Susana bajó la vista, enfurruñada. Reflexionó un rato y dijo:

– ¿Por qué no vino primero aquí, para irnos juntos? Yo entonces aún podía viajar estando enferma…

– No podías. Y él embarcó para una misión muy especial y peligrosa. Tenía que ir solo.

– Yo nunca he viajado en barco, pero seguro que no me mareo… Seguro.

– Te cuento el resto si te bebes la leche y pruebas a zamparte por lo menos una rebanada de pan, sólo una. Y el jamón, que es muy caro y a tu madre no le regalan el dinero. Anda, sé buena chica…

– Menos cuento, va -cortó Susana-. Sólo quiero saber una cosa.

– Qué.

– ¿Es alto mi padre?

– ¿Es que ya no te acuerdas?

– Aquella noche que vino a verme estaba agachado… -El Kim es más bien alto.

– ¿Cómo iba vestido cuando subió al barco que lo llevó a Shanghai?

Forcat escondió las manos en las mangas del quimono y ladeó la cabeza sonriendo:

– Aja, niña, eso no vale. Ya son dos las cosas que quieres saber. Tendrás que pagar. Un bocado o un sorbo de leche, escoge. -Se volvió hacia mí-. ¿No crees que si quiere satisfacer su curiosidad debe pagar, Dani?

– Claro -dije-. Se pondrá muy gorda, pero que pague. Sí, que pague.

– ¡Tú calla, mocoso, y a ver si terminas esta mierda de dibujo!

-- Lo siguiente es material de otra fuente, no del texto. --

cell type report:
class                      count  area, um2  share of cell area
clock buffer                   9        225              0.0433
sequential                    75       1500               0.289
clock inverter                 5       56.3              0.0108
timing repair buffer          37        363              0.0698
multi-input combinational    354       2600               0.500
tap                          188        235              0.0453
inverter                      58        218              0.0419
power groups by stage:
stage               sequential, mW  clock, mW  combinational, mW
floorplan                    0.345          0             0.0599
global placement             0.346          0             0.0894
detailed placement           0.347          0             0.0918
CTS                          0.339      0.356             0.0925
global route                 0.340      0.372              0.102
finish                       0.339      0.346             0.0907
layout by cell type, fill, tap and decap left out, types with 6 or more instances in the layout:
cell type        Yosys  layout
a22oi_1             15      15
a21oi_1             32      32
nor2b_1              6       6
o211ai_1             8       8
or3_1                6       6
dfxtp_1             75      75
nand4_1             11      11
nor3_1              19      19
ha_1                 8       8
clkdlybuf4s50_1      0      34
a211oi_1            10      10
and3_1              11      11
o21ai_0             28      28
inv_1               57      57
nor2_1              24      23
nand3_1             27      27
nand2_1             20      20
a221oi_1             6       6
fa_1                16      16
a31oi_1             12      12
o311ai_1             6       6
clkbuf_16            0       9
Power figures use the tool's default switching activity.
## src/rtl/mips_fetch_unit_if.sv

```systemverilog
`default_nettype none
// ============================================================================
// Module      : mips_fetch_unit_if
// Description : Bundles the fetch stage's Avalon-style instruction read port,
//               the instruction valid/ready delivery port, the redirect inputs
//               and the run status flag.
// Revision    : 1.0 - initial release
// ============================================================================
interface mips_fetch_unit_if;
    // Avalon-style instruction read port
    logic [31:0] avm_address;
    logic        avm_read;
    logic        avm_waitrequest;
    logic [31:0] avm_readdata;

    // Instruction delivery to control unit / datapath
    logic        instr_valid;
    logic        instr_ready;
    logic [31:0] instr;
    logic [31:0] instr_pc;
    logic [5:0]  opcode;
    logic [5:0]  funct;

    // Branch/jump redirect from the consumer
    logic        redirect_valid;
    logic [31:0] redirect_target;

    // Run status
    logic        active;

    // Fetch unit side
    modport master (
        output avm_address, avm_read,
        input  avm_waitrequest, avm_readdata,
        output instr_valid, instr, instr_pc, opcode, funct,
        input  instr_ready,
        input  redirect_valid, redirect_target,
        output active
    );

    // Memory / consumer side
    modport slave (
        input  avm_address, avm_read,
        output avm_waitrequest, avm_readdata,
        input  instr_valid, instr, instr_pc, opcode, funct,
        output instr_ready,
        output redirect_valid, redirect_target,
        input  active
    );
endinterface
`default_nettype wire

```

## src/rtl/mips_fetch_unit.sv

```systemverilog
`default_nettype none
// ============================================================================
// Module      : mips_fetch_unit
// Description : MIPS instruction fetch stage. Owns the PC, issues instruction
//               reads, holds each returned word in a one-entry output register
//               and handles branch/jump redirects with one delay slot. A fetch
//               to address 0 halts the unit until reset.
// Revision    : 1.0 - initial release
// ============================================================================
module mips_fetch_unit #(
    parameter logic [31:0] RESET_VECTOR = 32'hBFC00000
) (
    input  wire               clk,
    input  wire               reset,    // synchronous, active-low
    mips_fetch_unit_if.master bus
);

    typedef enum logic [1:0] {
        S_FETCH  = 2'd0,
        S_HOLD   = 2'd1,
        S_HALTED = 2'd2
    } state_t;

    state_t      state_q;
    logic [31:0] pc_q;
    logic        avm_read_q;
    logic        instr_valid_q;
    logic [31:0] instr_q;
    logic [31:0] instr_pc_q;
    logic        active_q;
    logic        pending_q;
    logic        in_slot_q;
    logic [31:0] pending_target_q;

    logic [31:0] next_pc_d;
    logic        take_branch_d;

    // Target low bits are discarded on purpose; sink them explicitly.
    logic        unused_target_bits;
    assign unused_target_bits = &{1'b0, bus.redirect_target[1:0]};

    // Address of the instruction following the one currently held.
    // A redirect seen on a delay-slot instruction is ignored: first target wins.
    always_comb begin
        next_pc_d     = instr_pc_q + 32'd4;
        take_branch_d = 1'b0;
        if (bus.redirect_valid && !in_slot_q) begin
            take_branch_d = 1'b1;
        end else if (in_slot_q && pending_q) begin
            next_pc_d = pending_target_q;
        end
    end

    // Fetch state machine; every output comes straight from a register.
    always_ff @(posedge clk) begin
        if (!reset) begin
            state_q          <= S_FETCH;
            pc_q             <= RESET_VECTOR;
            avm_read_q       <= 1'b0;
            instr_valid_q    <= 1'b0;
            instr_q          <= 32'd0;
            instr_pc_q       <= 32'd0;
            active_q         <= 1'b0;
            pending_q        <= 1'b0;
            in_slot_q        <= 1'b0;
            pending_target_q <= 32'd0;
        end else begin
            case (state_q)
                S_FETCH: begin
                    active_q <= 1'b1;
                    if (!avm_read_q) begin
                        // First cycle out of reset: start the read.
                        avm_read_q <= 1'b1;
                    end else if (!bus.avm_waitrequest) begin
                        instr_q       <= bus.avm_readdata;
                        instr_pc_q    <= pc_q;
                        avm_read_q    <= 1'b0;
                        instr_valid_q <= 1'b1;
                        state_q       <= S_HOLD;
                    end
                end
                S_HOLD: begin
                    if (bus.instr_ready) begin
                        if (take_branch_d) begin
                            pending_target_q <= {bus.redirect_target[31:2], 2'b00};
                            pending_q        <= 1'b1;
                            in_slot_q        <= 1'b1;
                        end else if (in_slot_q) begin
                            pending_q <= 1'b0;
                            in_slot_q <= 1'b0;
                        end
                        instr_valid_q <= 1'b0;
                        if (next_pc_d == 32'd0) begin
                            active_q <= 1'b0;
                            state_q  <= S_HALTED;
                        end else begin
                            pc_q       <= next_pc_d;
                            avm_read_q <= 1'b1;
                            state_q    <= S_FETCH;
                        end
                    end
                end
                S_HALTED: begin
                    avm_read_q    <= 1'b0;
                    instr_valid_q <= 1'b0;
                    active_q      <= 1'b0;
                end
                default: begin
                    state_q <= S_HALTED;
                end
            endcase
        end
    end

    assign bus.avm_address = pc_q;
    assign bus.avm_read    = avm_read_q;
    assign bus.instr_valid = instr_valid_q;
    assign bus.instr       = instr_q;
    assign bus.instr_pc    = instr_pc_q;
    assign bus.opcode      = instr_q[31:26];
    assign bus.funct       = instr_q[5:0];
    assign bus.active      = active_q;

endmodule
`default_nettype wire

```

## src/flat_wrapper.sv

```systemverilog
// flat-port wrapper written by rule: the top's interface ports become plain ports
module mips_fetch_unit_flat 
#(
    parameter logic [31:0] RESET_VECTOR = 32'hBFC00000
)
  (clk, reset, bus_avm_address, bus_avm_read, bus_avm_waitrequest, bus_avm_readdata, bus_instr_valid, bus_instr, bus_instr_pc, bus_opcode, bus_funct, bus_instr_ready, bus_redirect_valid, bus_redirect_target, bus_active);
  mips_fetch_unit_if bus_i ();
  input  wire clk;
  input  wire reset;
  output wire logic [$bits(bus_i.avm_address)-1:0] bus_avm_address;
  output wire logic [$bits(bus_i.avm_read)-1:0] bus_avm_read;
  input wire logic [$bits(bus_i.avm_waitrequest)-1:0] bus_avm_waitrequest;
  input wire logic [$bits(bus_i.avm_readdata)-1:0] bus_avm_readdata;
  output wire logic [$bits(bus_i.instr_valid)-1:0] bus_instr_valid;
  output wire logic [$bits(bus_i.instr)-1:0] bus_instr;
  output wire logic [$bits(bus_i.instr_pc)-1:0] bus_instr_pc;
  output wire logic [$bits(bus_i.opcode)-1:0] bus_opcode;
  output wire logic [$bits(bus_i.funct)-1:0] bus_funct;
  input wire logic [$bits(bus_i.instr_ready)-1:0] bus_instr_ready;
  input wire logic [$bits(bus_i.redirect_valid)-1:0] bus_redirect_valid;
  input wire logic [$bits(bus_i.redirect_target)-1:0] bus_redirect_target;
  output wire logic [$bits(bus_i.active)-1:0] bus_active;
  assign bus_avm_address = bus_i.avm_address;
  assign bus_avm_read = bus_i.avm_read;
  assign bus_i.avm_waitrequest = bus_avm_waitrequest;
  assign bus_i.avm_readdata = bus_avm_readdata;
  assign bus_instr_valid = bus_i.instr_valid;
  assign bus_instr = bus_i.instr;
  assign bus_instr_pc = bus_i.instr_pc;
  assign bus_opcode = bus_i.opcode;
  assign bus_funct = bus_i.funct;
  assign bus_i.instr_ready = bus_instr_ready;
  assign bus_i.redirect_valid = bus_redirect_valid;
  assign bus_i.redirect_target = bus_redirect_target;
  assign bus_active = bus_i.active;
  mips_fetch_unit #(.RESET_VECTOR(RESET_VECTOR)) u_core (.clk(clk), .reset(reset), .bus(bus_i));
endmodule
```
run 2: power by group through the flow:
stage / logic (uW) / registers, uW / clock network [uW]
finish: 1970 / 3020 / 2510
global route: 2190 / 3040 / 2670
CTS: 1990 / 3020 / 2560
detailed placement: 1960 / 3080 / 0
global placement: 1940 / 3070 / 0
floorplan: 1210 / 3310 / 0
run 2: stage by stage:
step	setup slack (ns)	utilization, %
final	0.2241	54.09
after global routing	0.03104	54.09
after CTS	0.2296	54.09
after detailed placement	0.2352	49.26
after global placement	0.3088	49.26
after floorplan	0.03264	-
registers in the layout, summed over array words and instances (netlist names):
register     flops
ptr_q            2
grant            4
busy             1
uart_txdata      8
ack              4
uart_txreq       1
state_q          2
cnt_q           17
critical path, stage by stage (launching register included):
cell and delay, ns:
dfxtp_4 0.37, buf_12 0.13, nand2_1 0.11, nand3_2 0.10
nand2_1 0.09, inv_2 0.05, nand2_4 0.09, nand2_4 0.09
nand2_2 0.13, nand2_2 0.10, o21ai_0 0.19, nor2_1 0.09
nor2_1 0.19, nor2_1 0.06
### src/rtl/ofdm_buf_reader.sv
// Read-side controller for the ping-pong OFDM symbol buffer: streams one filled
// bank in address order over valid/ready and hands the bank back with buf_done.
module ofdm_buf_reader #(
    parameter int ADDR_W  = 7,
    parameter int DATA_W  = 8,
    parameter int BLK_LEN = 64
) (
    input  logic              clk,
    input  logic              rst,
    input  logic              buf_rdy,
    output logic              buf_done,
    output logic              busy,
    output logic              ovf_err,
    output logic              ram_we,
    output logic [ADDR_W-1:0] ram_addr,
    output logic              ram_en,
    input  logic [DATA_W-1:0] ram_dout,
    output logic [DATA_W-1:0] m_data,
    output logic              m_valid,
    input  logic              m_ready,
    output logic              m_last
);

    // Handshake: a byte transfers on any cycle where m_valid && m_ready are both
    // high; m_data/m_last hold steady while m_valid is high and m_ready is low.

    typedef enum logic [1:0] {IDLE, READ, DRAIN} state_t;

    localparam logic [ADDR_W-1:0] LAST_IDX = ADDR_W'(BLK_LEN - 1);

    state_t              state, state_nxt;
    logic [1:0]          pend_cnt;
    logic                cur_bank;
    logic [ADDR_W-1:0]   rd_cnt;
    logic                inflight, inflight_last;
    logic [DATA_W-1:0]   fifo_data [2];
    logic                fifo_last [2];
    logic                wr_ptr, rd_ptr;
    logic [1:0]          fifo_cnt;
    logic [2:0]          occ;
    logic                start, issue, pop, last_pop;

    assign pop     = m_valid & m_ready;
    assign m_valid = (fifo_cnt != 2'd0);
    assign m_data  = fifo_data[rd_ptr];
    assign m_last  = fifo_last[rd_ptr] & m_valid;
    assign busy    = (state != IDLE);
    assign ram_we  = 1'b0;
    assign ram_en  = issue;
    assign ram_addr = {cur_bank, rd_cnt[ADDR_W-2:0]};

    // Bytes held or arriving after this cycle's pop; the read is issued only
    // while this stays below the FIFO depth, so the FIFO cannot overflow.
    assign occ = {1'b0, fifo_cnt} + {2'b00, inflight} - {2'b00, pop};

    always_comb begin
        state_nxt = state;
        start     = 1'b0;
        issue     = 1'b0;
        last_pop  = 1'b0;
        case (state)
            IDLE: begin
                if (pend_cnt != 2'd0) begin
                    start     = 1'b1;
                    state_nxt = READ;
                end
            end
            READ: begin
                if (!rd_cnt[ADDR_W-1] && (occ < 3'd2)) begin
                    issue = 1'b1;
                    if (rd_cnt == LAST_IDX) state_nxt = DRAIN;
                end
            end
            DRAIN: begin
                if (pop && m_last) begin
                    last_pop  = 1'b1;
                    state_nxt = IDLE;
                end
            end
            default: state_nxt = IDLE;
        endcase
    end

    always_ff @(posedge clk) begin
        if (rst) begin
            state         <= IDLE;
            pend_cnt      <= 2'd0;
            ovf_err       <= 1'b0;
            cur_bank      <= 1'b0;
            rd_cnt        <= '0;
            inflight      <= 1'b0;
            inflight_last <= 1'b0;
            buf_done      <= 1'b0;
        end else begin
            state         <= state_nxt;
            buf_done      <= last_pop;
            inflight      <= issue;
            inflight_last <= issue && (rd_cnt == LAST_IDX);
            if (last_pop) cur_bank <= ~cur_bank;
            if (start) rd_cnt <= '0;
            else if (issue) rd_cnt <= rd_cnt + 1'b1;
            // A start and a new bank in the same cycle cancel out.
            case ({buf_rdy, start})
                2'b10: begin
                    if (pend_cnt == 2'd2) ovf_err <= 1'b1;
                    else pend_cnt <= pend_cnt + 2'd1;
                end
                2'b01:   pend_cnt <= pend_cnt - 2'd1;
                default: pend_cnt <= pend_cnt;
            endcase
        end
    end

    always_ff @(posedge clk) begin
        if (rst) begin
            wr_ptr   <= 1'b0;
            rd_ptr   <= 1'b0;
            fifo_cnt <= 2'd0;
            for (int i = 0; i < 2; i++) begin
                fifo_data[i] <= '0;
                fifo_last[i] <= 1'b0;
            end
        end else begin
            if (inflight) begin
                fifo_data[wr_ptr] <= ram_dout;
                fifo_last[wr_ptr] <= inflight_last;
                wr_ptr            <= ~wr_ptr;
            end
            if (pop) rd_ptr <= ~rd_ptr;
            fifo_cnt <= fifo_cnt + {1'b0, inflight} - {1'b0, pop};
        end
    end

endmodule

Agarró las tijeras y las blandió contra mí, pero se calmó enseguida y se puso a recortar una foto de la revista en la que se veía a Judy Garland siguiendo el camino de las baldosas amarillas. Luego tiró las tijeras sobre la cama, miró a Forcat con ojos furiosos y gritó:

– ¡Me importa un bledo ese asqueroso barco y los que van en él! ¡¿Supones acaso que me chifla todo lo que se refiere a mi padre?! ¡¿Crees que no sabemos vivir sin él en esta casa, eh?! -Forcat no dijo nada y ella añadió -: ¡Por mí ya se puede ir adonde quiera, en barco, en avión o en patinete, no le necesito para nada!